Saved entries

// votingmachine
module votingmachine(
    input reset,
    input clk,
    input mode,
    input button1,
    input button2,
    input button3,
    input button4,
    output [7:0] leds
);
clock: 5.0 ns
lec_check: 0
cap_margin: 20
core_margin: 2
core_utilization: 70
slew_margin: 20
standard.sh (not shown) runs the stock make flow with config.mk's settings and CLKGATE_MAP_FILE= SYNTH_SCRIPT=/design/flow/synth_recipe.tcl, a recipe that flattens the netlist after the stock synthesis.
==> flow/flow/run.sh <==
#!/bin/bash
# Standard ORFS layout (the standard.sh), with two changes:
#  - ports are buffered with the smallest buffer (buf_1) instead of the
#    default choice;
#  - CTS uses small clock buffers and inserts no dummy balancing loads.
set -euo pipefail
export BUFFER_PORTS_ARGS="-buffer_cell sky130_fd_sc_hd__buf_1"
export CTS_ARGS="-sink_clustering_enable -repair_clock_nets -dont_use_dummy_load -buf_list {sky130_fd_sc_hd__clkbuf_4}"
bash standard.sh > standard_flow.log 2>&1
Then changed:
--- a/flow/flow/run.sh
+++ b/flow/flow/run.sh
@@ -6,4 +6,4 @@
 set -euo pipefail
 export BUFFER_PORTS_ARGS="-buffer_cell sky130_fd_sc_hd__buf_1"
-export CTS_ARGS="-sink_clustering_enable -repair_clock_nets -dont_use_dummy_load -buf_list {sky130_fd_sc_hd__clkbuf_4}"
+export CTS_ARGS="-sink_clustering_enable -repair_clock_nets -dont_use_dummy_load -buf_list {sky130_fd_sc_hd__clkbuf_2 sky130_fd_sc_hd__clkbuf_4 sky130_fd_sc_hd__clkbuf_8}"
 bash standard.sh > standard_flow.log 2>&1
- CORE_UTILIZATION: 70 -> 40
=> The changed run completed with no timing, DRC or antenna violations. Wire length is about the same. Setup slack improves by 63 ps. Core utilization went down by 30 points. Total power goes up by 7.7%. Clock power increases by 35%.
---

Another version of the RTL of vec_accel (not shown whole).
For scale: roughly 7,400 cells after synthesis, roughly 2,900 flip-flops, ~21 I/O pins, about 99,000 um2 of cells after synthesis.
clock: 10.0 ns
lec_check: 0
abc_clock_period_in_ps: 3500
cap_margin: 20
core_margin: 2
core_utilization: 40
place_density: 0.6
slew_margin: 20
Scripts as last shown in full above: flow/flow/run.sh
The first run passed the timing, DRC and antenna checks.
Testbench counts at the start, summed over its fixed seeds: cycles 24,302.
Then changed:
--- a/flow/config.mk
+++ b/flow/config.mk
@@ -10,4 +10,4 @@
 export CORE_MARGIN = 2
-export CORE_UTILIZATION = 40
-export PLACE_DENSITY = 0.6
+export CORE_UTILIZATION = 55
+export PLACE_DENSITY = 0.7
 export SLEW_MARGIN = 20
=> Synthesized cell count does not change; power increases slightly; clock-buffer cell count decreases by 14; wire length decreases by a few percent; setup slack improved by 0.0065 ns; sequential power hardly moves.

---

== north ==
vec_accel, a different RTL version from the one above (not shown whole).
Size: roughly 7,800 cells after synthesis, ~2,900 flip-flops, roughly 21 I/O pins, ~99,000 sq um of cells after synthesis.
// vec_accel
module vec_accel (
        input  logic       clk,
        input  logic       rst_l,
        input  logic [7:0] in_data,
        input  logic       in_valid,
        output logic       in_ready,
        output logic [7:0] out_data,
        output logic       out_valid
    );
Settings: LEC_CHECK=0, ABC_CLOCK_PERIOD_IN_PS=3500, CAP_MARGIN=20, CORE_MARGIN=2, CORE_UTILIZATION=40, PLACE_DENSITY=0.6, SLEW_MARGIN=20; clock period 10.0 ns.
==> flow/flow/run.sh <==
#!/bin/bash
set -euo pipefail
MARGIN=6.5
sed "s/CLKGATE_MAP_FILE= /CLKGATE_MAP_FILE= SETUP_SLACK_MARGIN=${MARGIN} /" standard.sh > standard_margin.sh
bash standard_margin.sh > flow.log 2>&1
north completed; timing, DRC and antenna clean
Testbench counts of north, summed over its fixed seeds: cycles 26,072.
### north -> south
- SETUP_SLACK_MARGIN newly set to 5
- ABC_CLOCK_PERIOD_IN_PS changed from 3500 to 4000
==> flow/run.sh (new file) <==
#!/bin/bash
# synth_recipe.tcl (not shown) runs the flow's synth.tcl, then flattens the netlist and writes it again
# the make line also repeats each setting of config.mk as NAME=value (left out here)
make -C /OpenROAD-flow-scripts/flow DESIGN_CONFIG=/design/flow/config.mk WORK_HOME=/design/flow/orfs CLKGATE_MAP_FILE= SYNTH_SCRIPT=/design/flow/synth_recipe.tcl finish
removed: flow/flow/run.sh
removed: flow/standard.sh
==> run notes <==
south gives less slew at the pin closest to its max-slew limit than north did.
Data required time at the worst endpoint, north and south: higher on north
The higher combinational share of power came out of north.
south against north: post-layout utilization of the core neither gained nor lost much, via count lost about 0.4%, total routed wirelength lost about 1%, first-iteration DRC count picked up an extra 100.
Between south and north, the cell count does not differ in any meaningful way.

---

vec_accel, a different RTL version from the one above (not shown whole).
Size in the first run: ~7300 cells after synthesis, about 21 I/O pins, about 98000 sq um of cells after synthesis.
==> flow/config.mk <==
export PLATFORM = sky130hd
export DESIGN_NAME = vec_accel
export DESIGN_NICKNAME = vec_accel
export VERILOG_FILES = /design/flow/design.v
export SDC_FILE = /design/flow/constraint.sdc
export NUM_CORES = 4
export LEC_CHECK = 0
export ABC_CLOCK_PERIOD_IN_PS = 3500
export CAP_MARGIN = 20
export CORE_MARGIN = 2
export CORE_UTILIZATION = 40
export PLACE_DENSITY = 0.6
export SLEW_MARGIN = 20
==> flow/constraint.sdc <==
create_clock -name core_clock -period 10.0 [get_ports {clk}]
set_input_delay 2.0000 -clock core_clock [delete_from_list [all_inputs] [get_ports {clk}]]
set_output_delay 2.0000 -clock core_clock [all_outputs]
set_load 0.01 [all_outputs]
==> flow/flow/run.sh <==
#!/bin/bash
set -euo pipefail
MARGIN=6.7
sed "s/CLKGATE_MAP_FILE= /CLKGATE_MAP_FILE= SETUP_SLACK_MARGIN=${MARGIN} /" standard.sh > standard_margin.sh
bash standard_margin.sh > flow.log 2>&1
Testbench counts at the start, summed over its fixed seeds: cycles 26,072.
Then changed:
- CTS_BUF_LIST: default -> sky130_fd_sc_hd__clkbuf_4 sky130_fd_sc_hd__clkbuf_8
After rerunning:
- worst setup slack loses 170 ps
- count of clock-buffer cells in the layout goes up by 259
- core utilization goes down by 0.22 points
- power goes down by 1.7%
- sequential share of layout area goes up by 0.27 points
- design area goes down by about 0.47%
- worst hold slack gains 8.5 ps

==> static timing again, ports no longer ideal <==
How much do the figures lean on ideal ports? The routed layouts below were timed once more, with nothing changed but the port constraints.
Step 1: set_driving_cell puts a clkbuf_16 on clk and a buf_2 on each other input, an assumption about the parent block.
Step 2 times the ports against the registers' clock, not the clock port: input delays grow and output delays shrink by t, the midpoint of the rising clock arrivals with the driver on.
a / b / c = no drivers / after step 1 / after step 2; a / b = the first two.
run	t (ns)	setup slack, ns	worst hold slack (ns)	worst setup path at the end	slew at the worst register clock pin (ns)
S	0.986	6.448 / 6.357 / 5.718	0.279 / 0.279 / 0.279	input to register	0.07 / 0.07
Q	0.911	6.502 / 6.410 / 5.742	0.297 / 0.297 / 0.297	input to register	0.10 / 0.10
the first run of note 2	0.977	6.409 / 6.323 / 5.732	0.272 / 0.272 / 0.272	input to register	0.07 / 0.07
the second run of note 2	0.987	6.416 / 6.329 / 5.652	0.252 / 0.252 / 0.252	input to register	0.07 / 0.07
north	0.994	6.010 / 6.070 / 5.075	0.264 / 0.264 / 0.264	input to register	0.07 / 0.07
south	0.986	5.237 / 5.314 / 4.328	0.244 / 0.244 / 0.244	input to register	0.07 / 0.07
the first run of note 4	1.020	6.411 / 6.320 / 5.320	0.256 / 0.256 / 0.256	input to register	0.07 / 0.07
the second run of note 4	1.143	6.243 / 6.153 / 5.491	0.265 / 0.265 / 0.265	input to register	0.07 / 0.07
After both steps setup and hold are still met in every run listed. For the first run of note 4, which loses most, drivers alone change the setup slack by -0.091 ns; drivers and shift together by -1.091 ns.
From an optimization exercise on the open Yosys and OpenROAD flow, aimed at small area, a short achievable clock period and few clock cycles; shortcuts taken in it are not production practice.
RTL that was checked went through simulation tests only; none was proved equivalent to the original.

==> zinc: inputs <==
## huffman
module huffman(clk, reset, gray_data, gray_valid, CNT_valid, CNT1, CNT2, CNT3, CNT4, CNT5, CNT6,
    code_valid, HC1, HC2, HC3, HC4, HC5, HC6, M1, M2, M3, M4, M5, M6);
==> module huffman, before the edit <==
module huffman(clk, reset, gray_data, gray_valid, CNT_valid, CNT1, CNT2, CNT3, CNT4, CNT5, CNT6,
    code_valid, HC1, HC2, HC3, HC4, HC5, HC6, M1, M2, M3, M4, M5, M6);
input clk;
input reset;
input gray_valid;
input [2:0] gray_data;
output reg CNT_valid;
output [7:0] CNT1, CNT2, CNT3, CNT4, CNT5, CNT6;
output reg code_valid;
output [7:0] HC1, HC2, HC3, HC4, HC5, HC6;
output [7:0] M1, M2, M3, M4, M5, M6;
reg        rq;                   
reg        mg;                   
reg        ph;                   
reg [6:1]  sa, sb;               
reg [6:0]  w   [1:6];            
reg [5:1]  mem [2:6];            
reg [4:0]  hc  [1:6];            
reg [4:1]  m   [1:6];            
integer i, j;
reg  [6:1] v;                    
always @(*) begin
	v[6] = 1'b1;
	for (i = 1; i <= 5; i = i + 1) begin
		v[i] = 1'b1;
		for (j = i + 1; j <= 6; j = j + 1)
			v[i] = v[i] & !mem[j][i];
	end
end
function inset;
	input integer i, s;
	begin
		inset = (s < i) ? mem[i][s] : 1'b0;
	end
endfunction
function lt7;
	input [6:0] a, b;
	integer n;
	reg br;
	begin
		br = 1'b0;
		for (n = 0; n < 6; n = n + 1)
			br = (~a[n] & b[n]) | (~a[n] & br) | (b[n] & br);
		lt7 = ~a[6] & (b[6] | br);
	end
endfunction
reg [6:1] sm [1:6];
always @(*) begin
	for (i = 1; i <= 6; i = i + 1)
		sm[i][i] = 1'b0;
	for (i = 1; i <= 6; i = i + 1)
		for (j = i + 1; j <= 6; j = j + 1) begin
			sm[j][i] = v[i] && (!v[j] || lt7(w[i], w[j]));
			sm[i][j] = !sm[j][i];
		end
end
reg [6:1] r0, r1, dec;
always @(*) begin
	for (i = 1; i <= 6; i = i + 1) begin
		r0[i] = (sm[i] == 6'd0);
		r1[i] = (sm[i] != 6'd0) && ((sm[i] & (sm[i] - 6'd1)) == 6'd0);
		dec[i] = gray_valid && (gray_data == i);
	end
end
reg [6:0] wa, wb;
reg [6:1] sab, lo, in_a, in_ab, m0;
always @(*) begin
	wa = 7'd0;
	wb = 7'd0;
	sab = sa | sb;
	for (i = 1; i <= 6; i = i + 1) begin
		if (sa[i]) wa = wa | w[i];
		if (sb[i]) wb = wb | w[i];
		lo[i] = 1'b0;
		for (j = i + 1; j <= 6; j = j + 1)
			lo[i] = lo[i] | (sab[i] & sab[j]);
	end
	for (j = 1; j <= 6; j = j + 1) begin
		in_a[j]  = sa[j];
		in_ab[j] = sab[j];
		for (i = j + 1; i <= 6; i = i + 1) begin
			in_a[j]  = in_a[j]  | (sa[i]  & inset(i, j));
			in_ab[j] = in_ab[j] | (sab[i] & inset(i, j));
		end
	end
	for (i = 1; i <= 6; i = i + 1) begin
		m0[i] = !v[i];
		for (j = 1; j < i; j = j + 1)
			m0[i] = m0[i] | inset(i, j);
	end
end
wire [6:0] wlo = wa[5:0] + wb[5:0] + {5'd0, !mg};
wire [6:0] wsum = {wa[6] | wb[6] | wlo[6], wlo[5:0]};
wire wen = !mg || ph;
wire done = (v[5:1] == 5'd0);
assign CNT1 = {1'b0, w[1]};
assign CNT2 = {1'b0, w[2]};
assign CNT3 = {1'b0, w[3]};
assign CNT4 = {1'b0, w[4]};
assign CNT5 = {1'b0, w[5]};
assign CNT6 = {1'b0, w[6]};
assign HC1 = {3'd0, hc[1]};
assign HC2 = {3'd0, hc[2]};
assign HC3 = {3'd0, hc[3]};
assign HC4 = {3'd0, hc[4]};
assign HC5 = {3'd0, hc[5]};
assign HC6 = {3'd0, hc[6]};
assign M1 = {3'd0, m[1], 1'b1};
assign M2 = {3'd0, m[2], 1'b1};
assign M3 = {3'd0, m[3], 1'b1};
assign M4 = {3'd0, m[4], 1'b1};
assign M5 = {3'd0, m[5], 1'b1};
assign M6 = {3'd0, m[6], 1'b1};
always @(posedge clk) begin
	rq <= reset;
	if (reset) begin
		mg <= 1'b0;
		ph <= 1'b0;
	end else begin
		mg <= mg || (!rq && !gray_valid && sa != 6'd0);
		ph <= mg && !ph && !done;
	end
	CNT_valid <= !reset && !rq && !mg && !gray_valid && sa != 6'd0;
	code_valid <= !reset && mg && (done || (ph && v[5:1] == lo[5:1]));
	sa <= mg ? r0 : dec;
	sb <= mg ? r1 : 6'd0;
end
always @(posedge clk) begin
	for (i = 1; i <= 6; i = i + 1) begin
		if (rq)
			w[i] <= 7'd0;
		else if (wen && sab[i])
			w[i] <= wsum;
		for (j = 1; j < i; j = j + 1)
			if (rq)
				mem[i][j] <= 1'b0;
			else if (ph && sab[i] && in_ab[j])
				mem[i][j] <= 1'b1;
		if (rq) begin
			m[i]  <= 4'd0;
			hc[i] <= 5'd0;
		end else if (ph && in_ab[i]) begin
			m[i]  <= m[i] | {m[i][3:1], m0[i]};
			hc[i] <= hc[i] | ({5{in_a[i]}} & {m[i][3:1], m0[i], 1'b1} & ~{m[i], m0[i]});
		end
	end
end
endmodule
Source: an optimization exercise on an open RTL-to-GDS flow (aim: small area). Production flows keep margins and buffers that such runs may drop. No functional check of the RTL was part of any run shown here. Power and IR drop assume default switching activity.

## flow/design.v (module list and top-level ports; edited modules follow where they fit)
// module systolic_array_3x3: 3053 lines
// module pp: 3 lines
// module fa: 4 lines
// module ha: 4 lines
// module xr: 3 lines
module systolic_array_3x3(
    input clk,
    input rst,
    input [71:0] a,
    input [71:0] b,
    output [143:0] c
);
  // ...
==> flow/run.sh <==
#!/bin/bash
# synth_recipe.tcl (not shown) runs the flow's synth.tcl, then flattens the netlist and writes it again
# the make line also repeats each setting of config.mk as NAME=value (left out here)
make -C /OpenROAD-flow-scripts/flow DESIGN_CONFIG=/design/flow/config.mk WORK_HOME=/design/flow/orfs CLKGATE_MAP_FILE= SYNTH_SCRIPT=/design/flow/synth_recipe.tcl finish
==> flow/config.mk <==
export PLATFORM = sky130hd
export DESIGN_NAME = systolic_array_3x3
export DESIGN_NICKNAME = systolic_array_3x3
export VERILOG_FILES = /design/flow/design.v
export SDC_FILE = /design/flow/constraint.sdc
export NUM_CORES = 4
export LEC_CHECK = 0
export CAP_MARGIN = 20
export CORE_MARGIN = 2
export CORE_UTILIZATION = 40
export GPL_TIMING_DRIVEN = 1
export PLACE_DENSITY = 0.6
export SLEW_MARGIN = 20
export SYNTH_HIERARCHICAL = 1
==> flow/constraint.sdc <==
create_clock -name core_clock -period 8.0 [get_ports {clk}]
set_input_delay 1.6000 -clock core_clock [delete_from_list [all_inputs] [get_ports {clk}]]
set_output_delay 1.6000 -clock core_clock [all_outputs]
set_load 0.01 [all_outputs]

Assigned task
Could you count how many lines in the records contain the word "higher"? Only the number is needed.

Task solution
2